Wednesday, 10 November 2010

Sarah Palin aims to sabotage children's future health - UPDATE

By Regina

Sarah Palin's tweets about taking cookies to students in Pennsylvania irritated me very much and I was moved to write this post.

In an article on the CNN ticker, Sarah Palin is quoted:

Palin also denounced government intervention, bringing up a local example that she said caught her attention.

"I heard that there's a debate going on in Pennsylvania over whether public schools were going to ban sweets," Palin said.

So, Palin said, she decided to "shake things up," by bringing cookies to the school when she met with Plumstead students early in the day.

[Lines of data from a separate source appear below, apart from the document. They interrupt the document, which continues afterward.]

### config.mk
export PLATFORM = sky130hd
export DESIGN_NAME = tcw_ctrl
export DESIGN_NICKNAME = d
export VERILOG_FILES = /design/src/sv/tcw_pkg.sv /design/src/sv/tcw_ctrl.sv
export VERILOG_INCLUDE_DIRS = /design/src /design/src/sv
export SDC_FILE = /design/constraint.sdc
export NUM_CORES = 1
export LEC_CHECK = 0
export ABC_AREA = 1
export BUFFER_PORTS_ARGS = -buffer_cell sky130_fd_sc_hd__buf_4
export CAP_MARGIN = 20
export CORE_AREA = 2 2 39 41
export DETAILED_ROUTE_END_ITERATION = 12
export DIE_AREA = 0 0 41 43
export PLACE_DENSITY = 0.47
export SYNTH_ARGS = -nofsm -noshare
export SYNTH_HDL_FRONTEND = slang
export SYNTH_SLANG_ARGS = --single-unit
### constraint.sdc
create_clock -name i_clk -period 3.58 [get_ports i_clk]
set_clock_uncertainty 0.15 [all_clocks]
set_input_delay 0.358 -clock i_clk [delete_from_list [all_inputs] [get_ports i_clk]]
set_output_delay 0.358 -clock i_clk [all_outputs]
set_load 0.02 [all_outputs]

"I wanted these kids to bring home the idea to their parents for discussion. Who should be deciding what I eat? Should it be government or should it be parents? It should be the parents," Palin said to a cheering audience.

Palin has also been vocal on Twitter about her opposition to the proposed ban on sugary foods.

In one of her tweets she referenced this article from the Pittsburgh Review.

Sarah Palin's attitude is very irresponsible. Obesity is a fast growing problem in the US and elsewhere (American fast food franchises may be found all over the world)

More statistics may be found HERE.

Pennsylvania appears to have a particular problem:

Obesity starts in childhood and causes several related diseases later in life:

In terms of costs, a language that Sarah Palin would understand better than the advantages of healthy eating, these are the facts:

As the prevalence of overweight and obesity has increased in the United States, so have related health care costs. The statistics presented below represent the economic cost of obesity in the United States in 2006, updated to 2008 dollars.

Q: What is the cost of obesity?

A: On average, people who are considered obese pay $1,429 (42 percent) more in health care costs than normal-weight individuals.

Q: What is the cost of obesity by insurance status?

A: For each obese beneficiary:

Medicare pays $1,723 more than it pays for normal-weight beneficiaries.

Medicaid pays $1,021 more than it pays for normal-weight beneficiaries.

Private insurers pay $1,140 more than they pay for normal-weight beneficiaries.

Q: What is the cost of obesity by the type of service provided?

A: For each obese patient:

Medicare pays $95 more for an inpatient service, $693 more for a non-inpatient service, and $608 more for prescription drugs in comparison with normal-weight patients.

Medicaid pays $213 more for an inpatient service,$175 more for a non-inpatient service, and $230 more for prescription drugs in comparison with normal-weight patients.

Private insurers pay $443 more for an inpatient service, $398 more for a non-inpatient service, and $284 more for prescription drugs in comparison with normal-weight patients.

A treat is a treat, but it would be irresponsible for schools to advocate a free-for-all when the children's future health is at stake. The Pennsylvania State Board of Education has produced a factsheet for parents regarding their wellness policy:

As illustrated above, policy is developed with the participation of parents who wish to be involved, it's not a case of "nanny state run amok."

Sarah Palin, take your cookies and laissez-faire back to Alaska. Please stop meddling in affairs that don't concern you, sabotaging good initiatives and setting children a bad example.


Sondra Tompkins remembered another example of Sarah Palin "being for it before she was against it," and hoped we could find something about it.

Kathleen found an article on ADN, dated December 5, 2008. This is a snippet:

Gov. Sarah Palin is calling for more state spending on children's health insurance, preschool and other programs, even as Alaska oil prices and state revenues plunge.

Cash flow into the state is shrinking as oil prices drop below $40 a barrel, the lowest level in nearly four years. Most state general fund money comes from taxes and royalties the state makes from oil. But Palin said the state can afford more than $5 million in new spending on areas like Head Start, obesity prevention, a test program of half-day preschool, and expanded Denali KidCare insurance.

The article also shows that Sarah Palin had different views regarding healthcare. Fascinating stuff!


Palinized and Pallottine found the text of Sarah Palin's 2009 State of the State Address, which includes the following passage:

We have alarming levels of heart disease, diabetes, childhood obesity – and all of these maladies are on the rise. Now, I won’t stand here and lecture – for very long – but health care reform on an individual basis is often just this simple: we could save a lot of money, and a lot of grief, by making smarter choices.

It starts by ending destructive habits, and beginning healthy habits in eating and exercise. In my case, it’s hard to slack when you have the ever-present example of an Iron Dogger nearby. But many of us could use a little more time in our great outdoors – and when you live in the Great Land, there’s no excuse.

Protecting good health is largely a matter of personal responsibility, but government policy can help. Our new Alaska Health Care Commission will recommend changes that affect the well-being of Alaskans far into the future.